[Dataset entries]
::::

`src/rtl/cnn_argmax_counter.sv`:
```
// cnn_argmax_counter: scans the final-layer logits from the output memory,
// picks the arg-max class and reports it as a card. When the CARD_COUNT_EN
// macro is defined, it also keeps a Hi-Lo running count and a cards-seen
// counter. Without the macro, both counters read as constant 0 and
// clear_count is ignored.
module cnn_argmax_counter #(
    parameter int N_CLASSES = 53,
    parameter int ADDR_W    = 19,
    parameter int BASE_ADDR = 0,
    parameter int THRESH    = -128
) (
    input  logic              clk,
    input  logic              reset,
    input  logic              start,
    input  logic              clear_count,
    output logic [ADDR_W-1:0] rd_addr,
    input  logic [7:0]        rd_data,
    output logic              busy,
    output logic              done,
    output logic [5:0]        class_idx,
    output logic [7:0]        class_score,
    output logic              card_valid,
    output logic [7:0]        running_count,
    output logic [15:0]       cards_seen
);

    typedef enum logic [1:0] {S_IDLE, S_SCAN, S_DRAIN, S_DONE} state_t;

    localparam logic [5:0]        LAST_IDX = 6'(N_CLASSES - 1);
    localparam logic [5:0]        N_CARDS  = 6'd52;
    localparam logic [ADDR_W-1:0] BASE     = ADDR_W'(BASE_ADDR);
    localparam logic signed [7:0] THRESH_S = 8'(THRESH);

    state_t            state_q, state_d;
    logic              launch;
    logic [5:0]        idx_q;
    logic [3:0]        rank_q;
    logic [ADDR_W-1:0] rd_addr_q;
    logic              cmp_vld_q;
    logic [5:0]        cmp_idx_q;
    logic [3:0]        cmp_rank_q;
    logic [5:0]        best_idx_q, best_idx_d;
    logic [7:0]        best_score_q, best_score_d;
    logic [3:0]        best_rank_q, best_rank_d;
    logic              update;
    logic              card_valid_d;
    logic [5:0]        class_idx_q;
    logic [7:0]        class_score_q;
    logic              card_valid_q;

    // State register.
    always_ff @(posedge clk) begin
        if (reset) state_q <= S_IDLE;
        else       state_q <= state_d;
    end

    // Next-state logic; a start is only accepted in IDLE or DONE.
    always_comb begin
        state_d = state_q;
        launch  = 1'b0;
        case (state_q)
            S_IDLE: begin
                if (start) begin
                    state_d = S_SCAN;
                    launch  = 1'b1;
                end
            end
            S_SCAN:  if (idx_q == LAST_IDX) state_d = S_DRAIN;
            S_DRAIN: state_d = S_DONE;
            S_DONE: begin
                if (start) begin
                    state_d = S_SCAN;
                    launch  = 1'b1;
                end else begin
                    state_d = S_IDLE;
                end
            end
            default: state_d = S_IDLE;
        endcase
    end

    assign busy    = (state_q == S_SCAN) || (state_q == S_DRAIN);
    assign done    = (state_q == S_DONE);
    assign rd_addr = rd_addr_q;
    assign update  = (state_q == S_DRAIN);

    // Address/index walker. The rank counter wraps 12->0 alongside the index, so index mod 13 needs no divider.
    always_ff @(posedge clk) begin
        if (reset || launch) begin
            idx_q     <= '0;
            rank_q    <= '0;
            rd_addr_q <= BASE;
        end else if (state_q == S_SCAN && idx_q != LAST_IDX) begin
            idx_q     <= idx_q + 6'd1;
            rank_q    <= (rank_q == 4'd12) ? 4'd0 : rank_q + 4'd1;
            rd_addr_q <= rd_addr_q + 1'b1;
        end
    end

    // Delay the issued index by one cycle to line it up with the memory read latency.
    always_ff @(posedge clk) begin
        if (reset) begin
            cmp_vld_q  <= 1'b0;
            cmp_idx_q  <= '0;
            cmp_rank_q <= '0;
        end else begin
            cmp_vld_q  <= (state_q == S_SCAN);
            cmp_idx_q  <= idx_q;
            cmp_rank_q <= rank_q;
        end
    end

    // Running best: load on the first logit, then replace only on a strictly greater score.
    always_comb begin
        best_idx_d   = best_idx_q;
        best_score_d = best_score_q;
        best_rank_d  = best_rank_q;
        if (cmp_vld_q && (cmp_idx_q == 6'd0 ||
                          $signed(rd_data) > $signed(best_score_q))) begin
            best_idx_d   = cmp_idx_q;
            best_score_d = rd_data;
            best_rank_d  = cmp_rank_q;
        end
    end

    // Best-so-far registers.
    always_ff @(posedge clk) begin
        if (reset) begin
            best_idx_q   <= '0;
            best_score_q <= '0;
            best_rank_q  <= '0;
        end else begin
            best_idx_q   <= best_idx_d;
            best_score_q <= best_score_d;
            best_rank_q  <= best_rank_d;
        end
    end

    // The last compare lands in DRAIN, so the results take the combinational best.
    assign card_valid_d = (best_idx_d < N_CARDS) && ($signed(best_score_d) >= THRESH_S);

    // Result registers, loaded on the DRAIN->DONE edge.
    always_ff @(posedge clk) begin
        if (reset) begin
            class_idx_q   <= '0;
            class_score_q <= '0;
            card_valid_q  <= 1'b0;
        end else if (update) begin
            class_idx_q   <= best_idx_d;
            class_score_q <= best_score_d;
            card_valid_q  <= card_valid_d;
        end
    end

    assign class_idx   = class_idx_q;
    assign class_score = class_score_q;
    assign card_valid  = card_valid_q;

`ifdef CARD_COUNT_EN
    logic signed [1:0] hilo_delta;
    logic signed [8:0] count_sum;
    logic [7:0]        count_sat;
    logic [7:0]        running_count_q;
    logic [15:0]       cards_seen_q;

    // Hi-Lo weight: cards 2-6 count +1, 7-9 count 0, and ten through ace count -1.
    always_comb begin
        hilo_delta = -2'sd1;
        if (best_rank_d >= 4'd1 && best_rank_d <= 4'd5)      hilo_delta = 2'sd1;
        else if (best_rank_d >= 4'd6 && best_rank_d <= 4'd8) hilo_delta = 2'sd0;
        count_sum = $signed({running_count_q[7], running_count_q}) +
                    {{7{hilo_delta[1]}}, hilo_delta};
        count_sat = count_sum[7:0];
        if (count_sum > 9'sd127)       count_sat = 8'h7f;
        else if (count_sum < -9'sd128) count_sat = 8'h80;
    end

    // Counters; a clear wins over a coincident update.
    always_ff @(posedge clk) begin
        if (reset || clear_count) begin
            running_count_q <= '0;
            cards_seen_q    <= '0;
        end else if (update && card_valid_d) begin
            running_count_q <= count_sat;
            cards_seen_q    <= cards_seen_q + 16'd1;
        end
    end

    assign running_count = running_count_q;
    assign cards_seen    = cards_seen_q;
`else
    logic unused_count_inputs;
    assign unused_count_inputs = ^{clear_count, best_rank_q};
    assign running_count       = '0;
    assign cards_seen          = '0;
`endif

endmodule

```
`config.mk`:
```
export PLATFORM = sky130hd
export DESIGN_NAME = cnn_argmax_counter
export DESIGN_NICKNAME = d
export VERILOG_FILES = /design/src/rtl/cnn_argmax_counter.sv
export SDC_FILE = /design/constraint.sdc
export NUM_CORES = 1
export LEC_CHECK = 0
export ABC_AREA = 1
export CAP_MARGIN = 30
export CORE_AREA = 10 10 91 113
export DETAILED_ROUTE_END_ITERATION = 16
export DIE_AREA = 0 0 101 123
export PLACE_DENSITY = 0.67
export REMOVE_ABC_BUFFERS = 1
export SLEW_MARGIN = 15
export SYNTH_ARGS = -nofsm -noshare
export SYNTH_HDL_FRONTEND = slang
export SYNTH_SLANG_ARGS = --single-unit
```
`constraint.sdc`:
```
create_clock -name clk -period 4 [get_ports clk]
set_input_delay 1.2 -clock clk [delete_from_list [all_inputs] [get_ports clk]]
set_output_delay 1.2 -clock clk [all_outputs]
set_load 0.02 [all_outputs]
```
# Yosys cells after proc, flatten, opt, wreduce, memory -nomap -nowiden
# Cells that the tools add are included.
# totals
wordCells	40
rom_bits	0
in_bits	12
reg_bits	63
output_inout_bits	60
latchBits	0
mem_bits_rw	0
mem_count	0
# op_classes
bitwise	0
n_addsub	2
n_eq_ne	7
n_shift	0
mux	8
magnitude_cmp	3
n_reduce_logical	10
div_mod_pow	0
multipliers	0
# op_table
operator	n
$add 19x1->19 const B	1
$ge 8x8->1 const B	1
$gt 8x8->1	1
$mux 8	1
$pmux 2 s4	1
$add 6x1->6 const B	1
$eq 6x6->1 const B	1
$logic_not 6->1	1
$lt 6x6->1 const B	1
$mux 6	1
$ne 6x6->1 const B	1
$eq 2x2->1 const B	2
$mux 2	2
$ne 2x2->1 const B	2
$logic_and 1x1->1	3
$logic_or 1x1->1	3
$mux 1	3
$eq 2x1->1 const B	1
$logic_not 2->1	1
$reduce_and 2->1	1
$reduce_or 2->1	1

# Longest topological paths before layout
# logic_depth
word_depth	6
mapped_depth	19
mapped_depth_nobuf	19

# Least setup slack after synthesis
# OpenSTA, ideal clock, no wires.
# synth_timing
path_kind	input-to-reg
start	in rd_data[7]
end	reg class_idx_q[0] (netlist: class_idx[0])
stages	12
slack_ps	1267
arrival_time_ps	2620
t_required_ps	3887
path_cell_list	ha_1 a21o_1 nor2_1 nand2_1 nand2_1 nand3_1 nand2_2 nand2_4 buf_6 o21a_1 o21ai_1 inv_1
# synth_between
elab_chain_cells	4
# synth_lines
element	line_no	rtl
start: declaration	17	input logic [7:0] rd_data,
$gt 8x8->1	119	$signed(rd_data) > $signed(best_score_q))) begin
$logic_or 1x1->1	118	if (cmp_vld_q && (cmp_idx_q == 6'd0 ||
$logic_and 1x1->1	118	
$mux 6	118	
end signal: assignment	149	class_idx_q <= best_idx_d;
end: declaration	47	logic [5:0] class_idx_q;
# No other way between the ends.
# A chain may end at the register's enable or synchronous reset.

# Worst setup path after layout
# layout_timing
start	in rd_data[7]
end	reg card_valid_q (netlist: card_valid)
# layout_between
elab_chain_cells	6
word_cells_on_any_way	8
# layout_lines
element	line_no	rtl
$gt 8x8->1	119	
$logic_or 1x1->1	118	
$logic_and 1x1->1	118	
$mux 8 or $mux 6 (tied branches)	118	
$ge 8x8->1 or $lt 6x6->1 (tied branches)	140	assign card_valid_d = (best_idx_d < N_CARDS) && ($signed(best_score_d) >= THRESH_S);
$logic_and 1x1->1 (*)	140	
end signal: assignment	151	card_valid_q <= card_valid_d;
end: declaration	49	logic card_valid_q;
# Every way passes the cells marked *; elsewhere a longest branch is shown, timed or not.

::::

YOUR TASK = Copy each line in the entries above where "parameter" turns up.

OUTPUT OF THE TASK =
    parameter int N_CLASSES = 53,
    parameter int ADDR_W    = 19,
    parameter int BASE_ADDR = 0,
    parameter int THRESH    = -128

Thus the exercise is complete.